-- EXERCISE OBJECTIVE --
Count up the lines of the data below that contain the string "entries", then give only the total.

-- TASK MATERIAL --
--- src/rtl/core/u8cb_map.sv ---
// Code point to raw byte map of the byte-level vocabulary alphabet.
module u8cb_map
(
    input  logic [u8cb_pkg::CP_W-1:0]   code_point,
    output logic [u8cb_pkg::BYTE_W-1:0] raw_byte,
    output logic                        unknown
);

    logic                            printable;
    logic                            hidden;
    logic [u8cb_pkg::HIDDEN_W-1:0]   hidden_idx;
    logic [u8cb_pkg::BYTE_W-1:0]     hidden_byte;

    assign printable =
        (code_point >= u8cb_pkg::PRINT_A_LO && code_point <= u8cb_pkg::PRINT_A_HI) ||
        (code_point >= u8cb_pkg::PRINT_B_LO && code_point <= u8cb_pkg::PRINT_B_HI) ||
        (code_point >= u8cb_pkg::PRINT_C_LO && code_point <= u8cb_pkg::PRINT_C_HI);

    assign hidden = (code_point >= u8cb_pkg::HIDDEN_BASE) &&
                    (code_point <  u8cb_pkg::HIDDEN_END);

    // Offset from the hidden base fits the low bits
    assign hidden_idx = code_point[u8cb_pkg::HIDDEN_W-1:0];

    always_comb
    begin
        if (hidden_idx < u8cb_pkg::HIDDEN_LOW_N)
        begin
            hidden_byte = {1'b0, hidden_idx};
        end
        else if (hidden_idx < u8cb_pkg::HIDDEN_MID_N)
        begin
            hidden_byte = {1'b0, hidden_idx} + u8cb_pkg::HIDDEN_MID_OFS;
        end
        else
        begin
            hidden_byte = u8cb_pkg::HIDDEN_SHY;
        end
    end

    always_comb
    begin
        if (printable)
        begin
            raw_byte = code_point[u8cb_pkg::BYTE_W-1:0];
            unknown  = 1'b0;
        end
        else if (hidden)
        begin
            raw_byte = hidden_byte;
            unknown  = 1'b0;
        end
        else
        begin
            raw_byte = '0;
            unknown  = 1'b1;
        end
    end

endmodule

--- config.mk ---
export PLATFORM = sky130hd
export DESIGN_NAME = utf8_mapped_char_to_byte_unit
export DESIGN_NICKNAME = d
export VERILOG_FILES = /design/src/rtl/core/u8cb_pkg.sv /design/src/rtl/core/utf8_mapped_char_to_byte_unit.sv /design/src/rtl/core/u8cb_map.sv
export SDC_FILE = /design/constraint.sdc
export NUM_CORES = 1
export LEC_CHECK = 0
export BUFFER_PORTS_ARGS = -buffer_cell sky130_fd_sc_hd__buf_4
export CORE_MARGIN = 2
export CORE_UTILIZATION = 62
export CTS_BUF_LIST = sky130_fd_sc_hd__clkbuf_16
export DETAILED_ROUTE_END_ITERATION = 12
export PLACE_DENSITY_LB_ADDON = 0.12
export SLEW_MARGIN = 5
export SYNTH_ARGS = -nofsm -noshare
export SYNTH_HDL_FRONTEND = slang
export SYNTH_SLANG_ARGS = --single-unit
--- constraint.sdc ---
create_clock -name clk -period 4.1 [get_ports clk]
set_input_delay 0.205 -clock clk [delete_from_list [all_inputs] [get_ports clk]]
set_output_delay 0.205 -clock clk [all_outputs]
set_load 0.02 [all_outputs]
--
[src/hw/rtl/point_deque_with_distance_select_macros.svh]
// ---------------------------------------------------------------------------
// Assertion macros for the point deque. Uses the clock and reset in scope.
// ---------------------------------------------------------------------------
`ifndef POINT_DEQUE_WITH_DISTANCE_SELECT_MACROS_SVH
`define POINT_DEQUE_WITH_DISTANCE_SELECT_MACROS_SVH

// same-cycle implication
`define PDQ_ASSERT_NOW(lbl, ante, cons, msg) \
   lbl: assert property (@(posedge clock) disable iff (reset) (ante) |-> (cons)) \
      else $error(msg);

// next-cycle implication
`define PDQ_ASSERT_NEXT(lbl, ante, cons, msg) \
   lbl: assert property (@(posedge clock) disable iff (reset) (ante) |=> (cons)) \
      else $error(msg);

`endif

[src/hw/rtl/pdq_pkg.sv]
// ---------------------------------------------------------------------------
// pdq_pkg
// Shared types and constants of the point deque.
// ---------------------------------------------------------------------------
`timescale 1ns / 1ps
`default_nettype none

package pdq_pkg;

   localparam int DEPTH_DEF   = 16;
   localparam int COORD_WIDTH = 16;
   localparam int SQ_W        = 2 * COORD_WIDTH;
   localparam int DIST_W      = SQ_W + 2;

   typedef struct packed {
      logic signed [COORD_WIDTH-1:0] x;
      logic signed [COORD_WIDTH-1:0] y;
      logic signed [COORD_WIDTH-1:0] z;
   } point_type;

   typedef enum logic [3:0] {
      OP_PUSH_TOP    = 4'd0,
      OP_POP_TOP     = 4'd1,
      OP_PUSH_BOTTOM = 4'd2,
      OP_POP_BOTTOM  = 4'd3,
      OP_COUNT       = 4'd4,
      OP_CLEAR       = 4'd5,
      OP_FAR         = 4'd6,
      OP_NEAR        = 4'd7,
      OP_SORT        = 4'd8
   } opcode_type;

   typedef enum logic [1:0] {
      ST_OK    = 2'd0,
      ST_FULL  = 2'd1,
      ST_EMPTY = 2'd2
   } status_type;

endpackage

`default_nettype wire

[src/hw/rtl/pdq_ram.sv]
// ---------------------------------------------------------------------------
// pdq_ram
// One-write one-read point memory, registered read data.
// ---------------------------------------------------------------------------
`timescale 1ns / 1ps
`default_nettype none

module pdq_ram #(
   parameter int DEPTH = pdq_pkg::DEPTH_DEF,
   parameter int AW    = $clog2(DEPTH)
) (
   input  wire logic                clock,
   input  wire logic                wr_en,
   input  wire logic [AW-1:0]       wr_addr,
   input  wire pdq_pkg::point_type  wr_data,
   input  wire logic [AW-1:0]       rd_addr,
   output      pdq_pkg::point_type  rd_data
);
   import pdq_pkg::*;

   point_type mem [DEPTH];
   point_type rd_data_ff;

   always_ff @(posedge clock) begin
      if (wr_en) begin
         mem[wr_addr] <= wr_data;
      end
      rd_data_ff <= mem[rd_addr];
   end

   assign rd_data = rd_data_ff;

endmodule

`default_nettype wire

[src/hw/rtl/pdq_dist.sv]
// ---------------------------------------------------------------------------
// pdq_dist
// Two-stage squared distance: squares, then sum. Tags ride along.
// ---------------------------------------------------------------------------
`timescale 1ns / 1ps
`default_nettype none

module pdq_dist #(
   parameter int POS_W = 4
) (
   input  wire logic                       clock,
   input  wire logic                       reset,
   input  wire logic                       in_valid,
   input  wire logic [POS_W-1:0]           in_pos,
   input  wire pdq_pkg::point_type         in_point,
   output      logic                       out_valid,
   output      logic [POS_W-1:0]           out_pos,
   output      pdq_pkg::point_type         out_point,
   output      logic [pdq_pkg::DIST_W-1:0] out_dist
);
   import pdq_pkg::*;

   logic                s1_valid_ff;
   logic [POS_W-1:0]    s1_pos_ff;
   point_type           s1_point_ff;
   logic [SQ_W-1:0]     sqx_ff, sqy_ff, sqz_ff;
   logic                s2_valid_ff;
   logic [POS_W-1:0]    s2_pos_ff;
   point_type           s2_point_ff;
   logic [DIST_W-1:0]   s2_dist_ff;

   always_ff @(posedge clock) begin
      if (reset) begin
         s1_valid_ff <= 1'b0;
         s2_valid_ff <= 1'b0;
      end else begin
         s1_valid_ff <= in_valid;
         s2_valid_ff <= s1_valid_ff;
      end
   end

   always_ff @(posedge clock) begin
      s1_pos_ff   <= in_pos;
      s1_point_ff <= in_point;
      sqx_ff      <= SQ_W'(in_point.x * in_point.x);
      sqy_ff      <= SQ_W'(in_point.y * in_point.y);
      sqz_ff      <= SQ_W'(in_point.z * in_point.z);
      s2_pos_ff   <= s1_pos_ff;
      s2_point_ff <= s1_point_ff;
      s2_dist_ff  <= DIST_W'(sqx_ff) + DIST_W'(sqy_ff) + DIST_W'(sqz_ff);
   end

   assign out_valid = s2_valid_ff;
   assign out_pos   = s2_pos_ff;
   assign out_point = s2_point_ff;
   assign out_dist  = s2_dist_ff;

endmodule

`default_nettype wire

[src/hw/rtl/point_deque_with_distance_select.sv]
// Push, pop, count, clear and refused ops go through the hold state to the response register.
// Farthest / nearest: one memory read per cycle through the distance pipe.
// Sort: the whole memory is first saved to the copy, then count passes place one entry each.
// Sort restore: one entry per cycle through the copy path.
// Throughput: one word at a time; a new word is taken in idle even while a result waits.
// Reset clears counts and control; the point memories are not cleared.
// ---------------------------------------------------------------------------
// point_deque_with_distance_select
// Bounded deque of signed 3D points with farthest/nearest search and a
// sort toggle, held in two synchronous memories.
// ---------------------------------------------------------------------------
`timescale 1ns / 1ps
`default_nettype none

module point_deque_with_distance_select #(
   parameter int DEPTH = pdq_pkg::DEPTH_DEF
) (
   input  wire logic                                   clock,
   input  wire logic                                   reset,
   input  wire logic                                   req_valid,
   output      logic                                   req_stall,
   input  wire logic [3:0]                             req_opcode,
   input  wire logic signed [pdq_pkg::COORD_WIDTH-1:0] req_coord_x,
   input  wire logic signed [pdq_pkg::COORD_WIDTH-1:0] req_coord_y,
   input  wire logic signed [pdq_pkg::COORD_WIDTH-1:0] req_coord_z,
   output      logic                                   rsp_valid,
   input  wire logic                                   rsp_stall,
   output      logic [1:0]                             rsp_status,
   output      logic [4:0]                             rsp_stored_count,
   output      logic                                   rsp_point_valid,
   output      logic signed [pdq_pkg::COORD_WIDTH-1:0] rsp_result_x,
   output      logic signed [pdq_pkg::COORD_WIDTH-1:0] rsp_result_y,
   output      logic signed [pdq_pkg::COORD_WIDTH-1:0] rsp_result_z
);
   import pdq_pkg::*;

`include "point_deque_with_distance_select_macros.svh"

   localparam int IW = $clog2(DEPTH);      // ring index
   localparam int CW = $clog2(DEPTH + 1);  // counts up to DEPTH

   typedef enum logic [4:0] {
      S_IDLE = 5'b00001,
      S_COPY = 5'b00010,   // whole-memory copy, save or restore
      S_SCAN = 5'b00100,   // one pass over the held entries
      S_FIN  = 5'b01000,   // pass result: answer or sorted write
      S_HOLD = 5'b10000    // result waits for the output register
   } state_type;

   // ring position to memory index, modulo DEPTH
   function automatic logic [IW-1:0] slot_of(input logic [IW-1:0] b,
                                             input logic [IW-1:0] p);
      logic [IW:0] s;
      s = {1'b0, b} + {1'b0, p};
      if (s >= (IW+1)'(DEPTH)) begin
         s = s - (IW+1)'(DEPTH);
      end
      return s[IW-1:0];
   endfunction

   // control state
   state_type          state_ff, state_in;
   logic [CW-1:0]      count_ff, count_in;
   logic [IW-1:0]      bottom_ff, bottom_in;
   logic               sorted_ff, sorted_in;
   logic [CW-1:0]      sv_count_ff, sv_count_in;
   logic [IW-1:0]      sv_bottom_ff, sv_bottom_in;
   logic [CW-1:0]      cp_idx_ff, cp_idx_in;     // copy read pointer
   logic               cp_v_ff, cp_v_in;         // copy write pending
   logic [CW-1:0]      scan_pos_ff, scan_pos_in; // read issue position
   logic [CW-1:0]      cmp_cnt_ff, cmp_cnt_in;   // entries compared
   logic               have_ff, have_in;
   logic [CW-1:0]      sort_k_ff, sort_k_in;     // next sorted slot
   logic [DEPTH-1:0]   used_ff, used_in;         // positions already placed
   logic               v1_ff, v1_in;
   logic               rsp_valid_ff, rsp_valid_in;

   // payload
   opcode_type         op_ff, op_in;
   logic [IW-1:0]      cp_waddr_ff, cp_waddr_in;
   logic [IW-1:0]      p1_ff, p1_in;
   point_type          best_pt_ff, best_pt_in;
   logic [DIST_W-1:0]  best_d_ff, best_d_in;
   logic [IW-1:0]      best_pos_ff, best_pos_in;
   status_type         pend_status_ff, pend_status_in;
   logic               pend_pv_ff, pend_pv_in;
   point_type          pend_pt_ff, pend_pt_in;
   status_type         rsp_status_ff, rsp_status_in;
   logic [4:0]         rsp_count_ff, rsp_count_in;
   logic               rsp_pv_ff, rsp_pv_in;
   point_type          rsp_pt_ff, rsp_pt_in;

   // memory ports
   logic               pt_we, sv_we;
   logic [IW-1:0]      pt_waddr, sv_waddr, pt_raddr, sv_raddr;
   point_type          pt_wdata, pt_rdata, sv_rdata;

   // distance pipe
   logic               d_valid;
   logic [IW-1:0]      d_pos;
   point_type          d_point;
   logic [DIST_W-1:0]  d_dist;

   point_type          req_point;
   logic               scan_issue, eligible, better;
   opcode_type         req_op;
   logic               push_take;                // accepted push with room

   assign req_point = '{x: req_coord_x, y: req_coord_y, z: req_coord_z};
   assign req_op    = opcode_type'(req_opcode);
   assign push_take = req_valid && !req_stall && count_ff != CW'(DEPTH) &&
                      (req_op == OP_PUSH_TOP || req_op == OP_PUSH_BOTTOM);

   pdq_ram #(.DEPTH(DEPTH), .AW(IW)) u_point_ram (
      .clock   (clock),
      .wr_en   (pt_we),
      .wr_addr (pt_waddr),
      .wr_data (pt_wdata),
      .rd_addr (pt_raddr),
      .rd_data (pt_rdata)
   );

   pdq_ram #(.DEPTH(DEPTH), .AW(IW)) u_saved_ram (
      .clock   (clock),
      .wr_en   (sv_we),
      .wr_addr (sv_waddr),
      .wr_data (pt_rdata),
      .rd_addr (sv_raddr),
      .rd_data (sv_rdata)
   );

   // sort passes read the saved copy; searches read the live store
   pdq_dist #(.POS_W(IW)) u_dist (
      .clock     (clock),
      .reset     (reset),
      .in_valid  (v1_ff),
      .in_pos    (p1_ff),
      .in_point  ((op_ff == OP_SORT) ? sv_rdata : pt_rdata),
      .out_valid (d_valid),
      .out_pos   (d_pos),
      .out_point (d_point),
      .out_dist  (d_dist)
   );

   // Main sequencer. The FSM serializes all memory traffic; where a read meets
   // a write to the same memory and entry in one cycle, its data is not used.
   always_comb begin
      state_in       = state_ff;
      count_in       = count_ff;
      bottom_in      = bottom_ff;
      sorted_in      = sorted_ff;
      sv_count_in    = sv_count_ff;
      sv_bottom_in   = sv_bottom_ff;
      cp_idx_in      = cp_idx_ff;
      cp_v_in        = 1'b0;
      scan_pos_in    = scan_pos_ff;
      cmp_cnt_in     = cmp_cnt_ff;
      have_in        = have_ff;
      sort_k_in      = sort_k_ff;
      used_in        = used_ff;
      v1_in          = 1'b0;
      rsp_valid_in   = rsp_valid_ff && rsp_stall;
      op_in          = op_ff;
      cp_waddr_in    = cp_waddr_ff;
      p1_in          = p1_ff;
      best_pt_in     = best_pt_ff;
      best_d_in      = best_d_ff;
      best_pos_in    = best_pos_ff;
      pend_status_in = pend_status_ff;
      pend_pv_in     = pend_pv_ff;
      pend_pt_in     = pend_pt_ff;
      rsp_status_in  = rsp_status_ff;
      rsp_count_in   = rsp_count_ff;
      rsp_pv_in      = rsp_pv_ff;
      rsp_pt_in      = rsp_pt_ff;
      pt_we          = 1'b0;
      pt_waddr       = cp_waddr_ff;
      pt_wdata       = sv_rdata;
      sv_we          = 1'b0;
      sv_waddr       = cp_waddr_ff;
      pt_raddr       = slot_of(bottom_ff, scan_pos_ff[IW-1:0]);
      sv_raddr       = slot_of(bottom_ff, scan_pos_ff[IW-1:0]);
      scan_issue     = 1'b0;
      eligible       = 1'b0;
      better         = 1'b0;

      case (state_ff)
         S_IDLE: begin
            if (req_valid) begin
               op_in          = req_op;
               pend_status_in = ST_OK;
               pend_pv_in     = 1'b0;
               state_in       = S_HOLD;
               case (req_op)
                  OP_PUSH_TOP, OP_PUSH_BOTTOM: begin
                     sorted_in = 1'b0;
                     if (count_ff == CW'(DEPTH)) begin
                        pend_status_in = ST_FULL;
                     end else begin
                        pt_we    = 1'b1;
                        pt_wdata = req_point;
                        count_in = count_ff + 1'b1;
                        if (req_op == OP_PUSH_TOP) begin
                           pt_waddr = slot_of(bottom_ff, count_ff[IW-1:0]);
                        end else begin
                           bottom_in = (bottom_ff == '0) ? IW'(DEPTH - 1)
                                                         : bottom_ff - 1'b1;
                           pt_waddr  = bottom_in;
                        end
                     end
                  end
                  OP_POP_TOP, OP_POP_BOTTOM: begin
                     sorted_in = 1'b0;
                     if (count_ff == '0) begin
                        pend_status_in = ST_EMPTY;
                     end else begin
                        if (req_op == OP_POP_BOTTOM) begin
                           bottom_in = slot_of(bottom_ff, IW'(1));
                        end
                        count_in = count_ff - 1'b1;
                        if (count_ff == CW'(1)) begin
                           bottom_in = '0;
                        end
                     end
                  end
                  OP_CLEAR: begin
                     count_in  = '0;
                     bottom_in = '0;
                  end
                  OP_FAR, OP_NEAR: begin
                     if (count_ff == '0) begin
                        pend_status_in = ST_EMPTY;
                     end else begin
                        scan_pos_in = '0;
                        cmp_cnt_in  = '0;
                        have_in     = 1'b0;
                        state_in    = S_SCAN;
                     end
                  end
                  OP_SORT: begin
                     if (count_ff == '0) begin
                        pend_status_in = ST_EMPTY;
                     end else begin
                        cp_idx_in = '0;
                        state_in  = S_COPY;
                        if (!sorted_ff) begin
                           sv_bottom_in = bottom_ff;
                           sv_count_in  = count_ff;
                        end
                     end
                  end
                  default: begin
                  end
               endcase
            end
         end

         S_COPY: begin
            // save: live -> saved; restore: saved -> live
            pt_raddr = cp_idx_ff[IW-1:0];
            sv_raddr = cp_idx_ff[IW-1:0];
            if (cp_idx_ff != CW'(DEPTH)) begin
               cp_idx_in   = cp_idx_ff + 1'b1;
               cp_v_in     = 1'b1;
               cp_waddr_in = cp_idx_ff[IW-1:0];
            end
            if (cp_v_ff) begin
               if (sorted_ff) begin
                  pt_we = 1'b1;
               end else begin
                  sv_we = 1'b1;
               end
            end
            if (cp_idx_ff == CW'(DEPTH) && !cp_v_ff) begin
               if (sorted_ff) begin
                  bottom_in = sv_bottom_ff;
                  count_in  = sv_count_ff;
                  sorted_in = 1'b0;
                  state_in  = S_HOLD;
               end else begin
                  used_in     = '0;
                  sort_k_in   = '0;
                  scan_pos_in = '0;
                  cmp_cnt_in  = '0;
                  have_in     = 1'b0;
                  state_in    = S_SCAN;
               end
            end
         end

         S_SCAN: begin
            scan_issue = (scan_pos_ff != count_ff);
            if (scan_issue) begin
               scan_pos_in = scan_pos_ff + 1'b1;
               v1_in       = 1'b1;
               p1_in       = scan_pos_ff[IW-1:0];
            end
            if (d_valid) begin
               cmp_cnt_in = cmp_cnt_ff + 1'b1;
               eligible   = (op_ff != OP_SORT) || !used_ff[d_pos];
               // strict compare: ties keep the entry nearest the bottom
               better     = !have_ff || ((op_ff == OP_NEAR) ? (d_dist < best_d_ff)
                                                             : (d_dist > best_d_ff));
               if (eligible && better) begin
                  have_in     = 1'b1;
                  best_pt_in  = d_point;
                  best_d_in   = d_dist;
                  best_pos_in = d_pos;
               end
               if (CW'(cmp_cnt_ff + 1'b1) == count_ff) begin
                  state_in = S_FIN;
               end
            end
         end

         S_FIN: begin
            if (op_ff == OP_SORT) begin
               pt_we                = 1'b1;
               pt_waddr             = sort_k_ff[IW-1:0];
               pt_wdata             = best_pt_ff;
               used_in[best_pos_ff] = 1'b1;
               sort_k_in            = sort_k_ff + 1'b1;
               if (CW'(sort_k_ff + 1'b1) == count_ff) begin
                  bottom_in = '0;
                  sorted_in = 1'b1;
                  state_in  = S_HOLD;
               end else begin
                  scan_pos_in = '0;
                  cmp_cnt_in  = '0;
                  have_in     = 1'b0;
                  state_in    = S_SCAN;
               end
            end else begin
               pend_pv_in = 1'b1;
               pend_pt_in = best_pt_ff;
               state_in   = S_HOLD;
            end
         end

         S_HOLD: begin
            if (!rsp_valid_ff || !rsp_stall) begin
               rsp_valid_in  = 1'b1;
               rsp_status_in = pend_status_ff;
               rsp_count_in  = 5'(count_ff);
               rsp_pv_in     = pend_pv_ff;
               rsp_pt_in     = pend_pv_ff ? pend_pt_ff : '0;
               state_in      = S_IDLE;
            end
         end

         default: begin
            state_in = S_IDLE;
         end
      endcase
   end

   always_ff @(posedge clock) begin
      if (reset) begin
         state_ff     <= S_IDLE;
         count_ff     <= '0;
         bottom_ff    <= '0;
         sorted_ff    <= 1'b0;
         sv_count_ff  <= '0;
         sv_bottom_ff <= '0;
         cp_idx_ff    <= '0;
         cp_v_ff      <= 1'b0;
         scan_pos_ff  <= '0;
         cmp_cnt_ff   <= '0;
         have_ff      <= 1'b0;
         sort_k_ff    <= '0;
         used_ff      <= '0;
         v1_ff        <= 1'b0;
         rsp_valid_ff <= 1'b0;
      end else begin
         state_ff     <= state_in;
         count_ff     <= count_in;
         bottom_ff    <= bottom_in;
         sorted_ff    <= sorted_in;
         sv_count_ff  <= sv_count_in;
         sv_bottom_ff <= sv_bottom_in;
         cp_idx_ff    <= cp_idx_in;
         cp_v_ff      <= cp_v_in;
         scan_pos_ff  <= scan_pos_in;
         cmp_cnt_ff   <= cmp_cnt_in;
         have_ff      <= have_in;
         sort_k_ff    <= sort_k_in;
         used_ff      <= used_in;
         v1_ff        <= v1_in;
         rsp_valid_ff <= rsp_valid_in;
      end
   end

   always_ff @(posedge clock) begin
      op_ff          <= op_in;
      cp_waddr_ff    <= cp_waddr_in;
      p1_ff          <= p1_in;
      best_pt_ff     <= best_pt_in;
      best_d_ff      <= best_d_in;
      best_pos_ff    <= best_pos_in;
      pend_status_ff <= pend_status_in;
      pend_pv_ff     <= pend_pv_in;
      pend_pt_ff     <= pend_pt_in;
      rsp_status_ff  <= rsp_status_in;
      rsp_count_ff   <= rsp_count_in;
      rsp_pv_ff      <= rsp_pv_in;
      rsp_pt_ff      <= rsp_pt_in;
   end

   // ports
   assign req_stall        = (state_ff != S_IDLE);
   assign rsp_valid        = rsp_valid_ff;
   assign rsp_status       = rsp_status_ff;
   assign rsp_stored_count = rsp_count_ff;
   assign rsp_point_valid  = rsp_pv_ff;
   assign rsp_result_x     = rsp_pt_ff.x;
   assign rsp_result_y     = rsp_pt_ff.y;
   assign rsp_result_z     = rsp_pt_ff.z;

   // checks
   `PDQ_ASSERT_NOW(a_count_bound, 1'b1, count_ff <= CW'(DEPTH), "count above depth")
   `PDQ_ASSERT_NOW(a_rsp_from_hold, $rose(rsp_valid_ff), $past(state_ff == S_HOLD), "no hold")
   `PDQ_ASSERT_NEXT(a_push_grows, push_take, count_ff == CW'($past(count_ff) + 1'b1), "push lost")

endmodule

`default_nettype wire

-- WRITTEN SOLUTION --
2